Stored items:

### src/rtl/pwm_gate_pkg.sv
package pwm_gate_pkg;

    typedef enum logic [1:0] {
        PH_IDLE  = 2'd0,
        PH_ON    = 2'd1,
        PH_SPENT = 2'd2
    } pwm_phase_e;

    typedef enum logic {
        LT_OPEN = 1'b0,
        LT_HELD = 1'b1
    } hold_state_e;

endpackage

### src/rtl/pwm_sync2.sv
module pwm_sync2 #(
    parameter int          WIDTH   = 2,
    parameter int          STAGES  = 2,
    parameter logic [WIDTH-1:0] RST_VAL = '1
) (
    input  logic             clk,
    input  logic             rst,
    input  logic [WIDTH-1:0] d_in,
    output logic [WIDTH-1:0] d_out
);

    logic [WIDTH-1:0] chain [STAGES];

    always_ff @(posedge clk) begin
        if (rst) chain[0] <= RST_VAL;
        else     chain[0] <= d_in;
    end

    for (genvar s = 1; s < STAGES; s++) begin : g_stage
        always_ff @(posedge clk) begin
            if (rst) chain[s] <= RST_VAL;
            else     chain[s] <= chain[s-1];
        end
    end

    assign d_out = chain[STAGES-1];

endmodule

### src/rtl/pwm_period_div.sv
module pwm_period_div #(
    parameter int DIV = 2
) (
    input  logic clk,
    input  logic rst,
    input  logic osc_tick,
    output logic period_start,
    output logic period_mid
);

    localparam int CW = (DIV > 2) ? $clog2(DIV) : 1;
    localparam logic [CW-1:0] LAST = CW'(DIV - 1);
    localparam logic [CW-1:0] HALF = CW'(DIV / 2);

    logic [CW-1:0] cnt;

    always_ff @(posedge clk) begin
        if (rst)
            cnt <= '0;
        else if (osc_tick)
            cnt <= (cnt == LAST) ? '0 : cnt + 1'b1;
    end

    assign period_start = osc_tick && (cnt == '0);
    assign period_mid   = osc_tick && (cnt == HALF);

endmodule

### src/rtl/pwm_hold_latch.sv
module pwm_hold_latch
    import pwm_gate_pkg::*;
(
    input  logic clk,
    input  logic rst,
    input  logic stop_s,
    input  logic rearm_s,
    output logic held
);

    hold_state_e state, nxt;

    always_ff @(posedge clk) begin
        if (rst) state <= LT_OPEN;
        else     state <= nxt;
    end

    always_comb begin
        nxt = state;
        unique case (state)
            LT_OPEN: if (!stop_s && !rearm_s) nxt = LT_HELD;
            LT_HELD: if (rearm_s)             nxt = LT_OPEN;
            default:                          nxt = LT_OPEN;
        endcase
    end

    always_comb held = (state == LT_HELD);

endmodule

### src/rtl/pwm_gate_ctrl.sv
module pwm_gate_ctrl
    import pwm_gate_pkg::*;
#(
    parameter int OSC_DIV     = 2,
    parameter int SYNC_STAGES = 2
) (
    input  logic clk,
    input  logic rst,
    input  logic osc_tick,
    input  logic cm_trip,
    input  logic oc_trip,
    input  logic uv_good,
    input  logic stop_n,
    input  logic rearm_n,
    output logic gate_en
);

    localparam int PIN_W = 2;

    logic [PIN_W-1:0] pins_raw, pins_s;
    logic stop_s, rearm_s, latch_on;
    logic period_start, period_mid;
    logic permit, trip;

    assign pins_raw = {stop_n, rearm_n};

    pwm_sync2 #(
        .WIDTH  (PIN_W),
        .STAGES (SYNC_STAGES),
        .RST_VAL({PIN_W{1'b1}})
    ) u_sync (
        .clk  (clk),
        .rst  (rst),
        .d_in (pins_raw),
        .d_out(pins_s)
    );

    assign stop_s  = pins_s[1];
    assign rearm_s = pins_s[0];

    pwm_hold_latch u_hold (
        .clk    (clk),
        .rst    (rst),
        .stop_s (stop_s),
        .rearm_s(rearm_s),
        .held   (latch_on)
    );

    pwm_period_div #(.DIV(OSC_DIV)) u_div (
        .clk         (clk),
        .rst         (rst),
        .osc_tick    (osc_tick),
        .period_start(period_start),
        .period_mid  (period_mid)
    );

    assign permit = uv_good && stop_s && !latch_on;
    assign trip   = cm_trip || oc_trip;

    pwm_phase_e state, nxt;

    always_ff @(posedge clk) begin
        if (rst) state <= PH_IDLE;
        else     state <= nxt;
    end

    always_comb begin
        nxt = state;
        unique case (state)
            PH_IDLE: begin
                if (period_start)
                    nxt = (permit && !trip) ? PH_ON : PH_SPENT;
            end
            PH_ON: begin
                if (!permit || trip) nxt = PH_SPENT;
                else if (period_mid) nxt = PH_IDLE;
            end
            PH_SPENT: begin
                if (period_start)
                    nxt = (permit && !trip) ? PH_ON : PH_SPENT;
                else if (period_mid)
                    nxt = PH_IDLE;
            end
            default: nxt = PH_IDLE;
        endcase
    end

    always_comb gate_en = (state == PH_ON);

endmodule

### config.mk
export PLATFORM = sky130hd
export DESIGN_NAME = pwm_gate_ctrl
export DESIGN_NICKNAME = d
export VERILOG_FILES = /design/src/rtl/pwm_gate_pkg.sv /design/src/rtl/pwm_sync2.sv /design/src/rtl/pwm_period_div.sv /design/src/rtl/pwm_hold_latch.sv /design/src/rtl/pwm_gate_ctrl.sv
export SDC_FILE = /design/constraint.sdc
export NUM_CORES = 1
export LEC_CHECK = 0
export CAP_MARGIN = 20
export CORE_AREA = 2 2 39 41
export CTS_BUF_LIST = sky130_fd_sc_hd__clkbuf_16
export CTS_CLUSTER_DIAMETER = 80
export DETAILED_ROUTE_END_ITERATION = 10
export DIE_AREA = 0 0 41 43
export SLEW_MARGIN = 25
export SYNTH_ARGS = -nofsm -noshare
export SYNTH_HDL_FRONTEND = slang
export SYNTH_SLANG_ARGS = --single-unit
### constraint.sdc
create_clock -name clk -period 2.41 [get_ports clk]
set_input_delay 0.723 -clock clk [delete_from_list [all_inputs] [get_ports clk]]
set_output_delay 0.723 -clock clk [all_outputs]
set_load 0.01 [all_outputs]
==> impl_results.html <==
<table>
<tr><th>Metric</th><th>Value</th></tr>
<tr><th colspan="2">Yosys</th></tr>
<tr><td>Synth Area per Inst</td><td>10.7 µm²</td></tr>
<tr><td>Sequential cell area fraction in the yosys report</td><td>0.577</td></tr>
<tr><td>Synth Instances</td><td>26</td></tr>
<tr><td>Number of synthesized register bits</td><td>8</td></tr>
<tr><td>Post-synth cell types</td><td>13</td></tr>
<tr><td>Number of nets produced by synthesis</td><td>34</td></tr>
<tr><td>Share of Yosys cell area claimed by the top area cell type</td><td>0.577</td></tr>
<tr><td>Leading cell types by total area after synthesis</td><td>dfxtp_1 (58%), or2_2 (9.0%), nor3b_1 (5.4%), nor2b_1 (4.5%), nor3_1 (3.6%)</td></tr>
<tr><td>Yosys top cell by area</td><td>dfxtp_1</td></tr>
<tr><td>Yosys warnings</td><td>0</td></tr>
<tr><td>Netlist area before placement</td><td>between 200 and 300 µm²</td></tr>
<tr><th colspan="2">Critical path</th></tr>
<tr><td>Cell-by-cell trace of the critical path</td><td>nor2b_1 -&gt; clkdlybuf4s50_1</td></tr>
<tr><td>Slowest cell delay on critical path</td><td>0.55 ns</td></tr>
<tr><td>Critical path arrival</td><td>1.34 ns</td></tr>
<tr><td>CP required</td><td>1.69 ns</td></tr>
<tr><td>Maximum fanout encountered on the critical timing path</td><td>5</td></tr>
<tr><td>Category of the worst setup path capture point</td><td>output pin</td></tr>
<tr><td>Startpoint type of the worst setup path</td><td>flip-flop</td></tr>
<tr><td>Cell at the slowest stage of the critical path</td><td>clkdlybuf4s50_1</td></tr>
<tr><td>Category of the most critical setup path</td><td>flip-flop to output pin</td></tr>
<tr><th colspan="2">Final layout</th></tr>
<tr><td>Non-Filler Cell Area, Final</td><td>453 µm²</td></tr>
<tr><td>Area of combinational cells with multiple inputs</td><td>around 120 µm²</td></tr>
<tr><td>Number of inserted filler cells in the final layout</td><td>142</td></tr>
<tr><td>Antenna diodes</td><td>0</td></tr>
<tr><td>Number of nets in the layout</td><td>47</td></tr>
<tr><td>Number of cells in the finished layout apart from fillers</td><td>53</td></tr>
<tr><td>Storage element area</td><td>roughly 160 µm²</td></tr>
<tr><td>Layout cells sized above 1</td><td>0.216</td></tr>
<tr><td>Area Overhead vs Synth</td><td>63.1%</td></tr>
<tr><td>Most used cells in the layout excluding fill and tap cells</td><td>clkdlybuf4s50_1 (8), dfxtp_1 (8), or2_2 (4), clkbuf_16 (3)</td></tr>
<tr><th colspan="2">Drt</th></tr>
<tr><td>Final WL</td><td>around 460 µm</td></tr>
<tr><td>First-pass iteration count of the detailed router</td><td>3</td></tr>
<tr><td>Number of DRC violations after detailed routing</td><td>0</td></tr>
<tr><td>Vias per cell</td><td>4.11</td></tr>
<tr><td>Number of antenna-violating nets in the routed design</td><td>0</td></tr>
<tr><td>Routed wire length per instance</td><td>around 8.7 µm</td></tr>
<tr><td>DRC violation total after the first TritonRoute iteration</td><td>2</td></tr>
<tr><td>Detailed-route via count</td><td>~220</td></tr>
<tr><th colspan="2">STA</th></tr>
<tr><td>Post-route clock skew</td><td>roughly 0.0013 ns</td></tr>
<tr><td>Unrepaired setup endpoints after global routing</td><td>no</td></tr>
<tr><td>Worst-Margin Slew</td><td>between 0.2 and 0.3 ns</td></tr>
<tr><td>Number of setup violations in the final report</td><td>0</td></tr>
<tr><td>Setup TNS</td><td>0 ns</td></tr>
<tr><td>Final hold viol count</td><td>0</td></tr>
<tr><td>F_max</td><td>between 0.4 and 0.5 GHz</td></tr>
<tr><td>Tmin final</td><td>approximately 2.1 ns</td></tr>
<tr><td>Share of the clock period used by the worst path after layout</td><td>0.856</td></tr>
<tr><td>Number of pins exceeding their max-slew limit in the final report</td><td>0</td></tr>
<tr><td>Max_slew headroom</td><td>0.818</td></tr>
<tr><th colspan="2">Global routing</th></tr>
<tr><td>Overall global routing resource usage</td><td>0.0775</td></tr>
<tr><td>Number of global-route vias before repair</td><td>218</td></tr>
<tr><td>Number of antenna violations at the first check in global routing</td><td>0</td></tr>
<tr><td>Wire length of the first global-routing pass</td><td>roughly 800 µm</td></tr>
<tr><td>Aggregate global routing overflow</td><td>0</td></tr>
<tr><td>Maximum number of pins on one net before global-route repair</td><td>9</td></tr>
<tr><th colspan="2">Floorplan</th></tr>
<tr><td>Number of I/O pins</td><td>9</td></tr>
<tr><td>Width of the chip</td><td>41 µm</td></tr>
<tr><td>Placeable core area</td><td>around 1400 µm²</td></tr>
<tr><td>Core Rows</td><td>14</td></tr>
<tr><td>Die Height</td><td>between 40 and 50 µm</td></tr>
<tr><td>Overall die area</td><td>around 1800 µm²</td></tr>
<tr><td>Starting density of the core</td><td>0.201</td></tr>
<tr><th colspan="2">Job</th></tr>
<tr><td>Max-cap violations</td><td>0</td></tr>
<tr><th colspan="2">Clock network</th></tr>
<tr><td>Total clock buffers created by CTS</td><td>3</td></tr>
<tr><td>Clock Root Buffer</td><td>clkbuf_16</td></tr>
<tr><td>TritonCTS clock tree</td><td>yes</td></tr>
<tr><td>Clk sinks</td><td>8</td></tr>
<tr><td>Clock H-tree levels</td><td>1</td></tr>
<tr><td>Post-cts gate resize count</td><td>0</td></tr>
<tr><td>Post-CTS Setup Repair Bufs</td><td>0</td></tr>
<tr><td>Clk pin slew, worst setup/hold paths</td><td>0.04 ns</td></tr>
<tr><td>Clock latency reported for the late side of the worst-skew pair</td><td>0.23 ns</td></tr>
<tr><td>Deepest clock path buffer count</td><td>2</td></tr>
<tr><td>Count of hold buffers inserted by post-cts repair</td><td>0</td></tr>
<tr><th colspan="2">Placed design</th></tr>
<tr><td>Placer Congestion</td><td>between 0.5 and 0.6</td></tr>
<tr><td>Placed Instance Area</td><td>roughly 380 µm²</td></tr>
<tr><td>Half-perimeter wire length after placement</td><td>between 300 and 400 µm</td></tr>
<tr><td>Count of buffers inserted at the top-level ports</td><td>8</td></tr>
<tr><td>Number of placed instances, taps included</td><td>50</td></tr>
<tr><th colspan="2">Hold path</th></tr>
<tr><td>Hold WC Path Type</td><td>flip-flop to flip-flop</td></tr>
<tr><th colspan="2">Status</th></tr>
<tr><td>Result of the run</td><td>complete, no violations</td></tr>
<tr><th colspan="2">Pwr</th></tr>
<tr><td>Highest ir drop seen on vdd</td><td>roughly 0.34 mV</td></tr>
<tr><td>Power Dens Cells</td><td>between 900 and 1000 nW/µm²</td></tr>
<tr><td>Leakage component of the power</td><td>between 0.00015 and 0.0002 µW</td></tr>
</table>
[path summary, 6_finish.rpt]
check	start	to	slack, ns	depth (start not counted)
hold reg to reg	u_sync.chain[1][0]	u_hold.held	0.39	1
setup reg to reg	state[0]	state[1]	1.49	2
hold / removal	u_sync.chain[1][0]	u_hold.held	0.39	1
setup / recovery	state[0]	gate_en	0.35	2
[synthesized netlist by cell type]
cell type	count
a21oi_2	1
a22oi_1	1
dfxtp_1	8
nand2_1	1
nor2_1	1
nor2b_1	2
nor3_1	2
nor3b_1	2
o21ai_0	1
o2bb2ai_1	1
or2_2	4
or3b_1	1
xnor2_1	1
[layer usage]
metal,up-vias,track usage,share of wire
met4,0,0.100,0.058
li1,112,-,-
met5,-,0,0
met1,93,0.0809,0.42
met2,11,0.0875,0.39
met3,2,0.0471,0.13
[area by class of cell]
cell class,instances,area share
well taps,16,0.0442
flip-flops and latches,8,0.354
multi-input cells,18,0.260
repair buffers,8,0.177
clock buffers,3,0.166
[cells by family (layout without fill, tap and decap cells)]
| family | after synthesis | in the layout | share of synthesized area |
|---|---|---|---|
| AO/OA/AOI/OAI | 4 | 4 | 0.108 |
| AND/OR/NAND/NOR | 13 | 13 | 0.284 |
| buffers and inverters | 0 | 11 | 0 |
| flip-flops | 8 | 8 | 0.577 |
| XOR/XNOR | 1 | 1 | 0.0315 |
[metrics by stage]
step                setup WS (ns)   util  hold WS (ns)  power, µW
floorplan                    1.09      -         0.374        158
global placement            0.598  0.273         0.378        174
detailed placement          0.576  0.273         0.383        174
CTS                         0.331  0.327         0.389        455
global route                0.280  0.327         0.400        463
finish                      0.348  0.327         0.386        447
[sequential cells by signal (all words and copies together) (netlist names)]
| signal | cells |
|---|---|
| u_sync.chain | 4 |
| state | 2 |
| u_div.cnt | 1 |
| u_hold.held | 1 |
[critical path: cells and delay by family (launching register included)]
kind | cells | cell delay (ns)
buffers and inverters | 1 | 0.55
flip-flops | 1 | 0.37
AND/OR/NAND/NOR | 1 | 0.19
[where the power goes]
group          internal, µW  leakage [µW]  total, µW  switching, µW
clock network           214     0.0000370        276           62.2
registers               140     0.0000660        143           3.41
logic                  18.8     0.0000604       28.0           9.20
No activity file was read; power rests on OpenSTA's default activity.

▸ **WHAT YOU WILL DO**
Number of lines containing "parameter" in the data: state it and nothing more.

▸ **TASK ANSWER**
6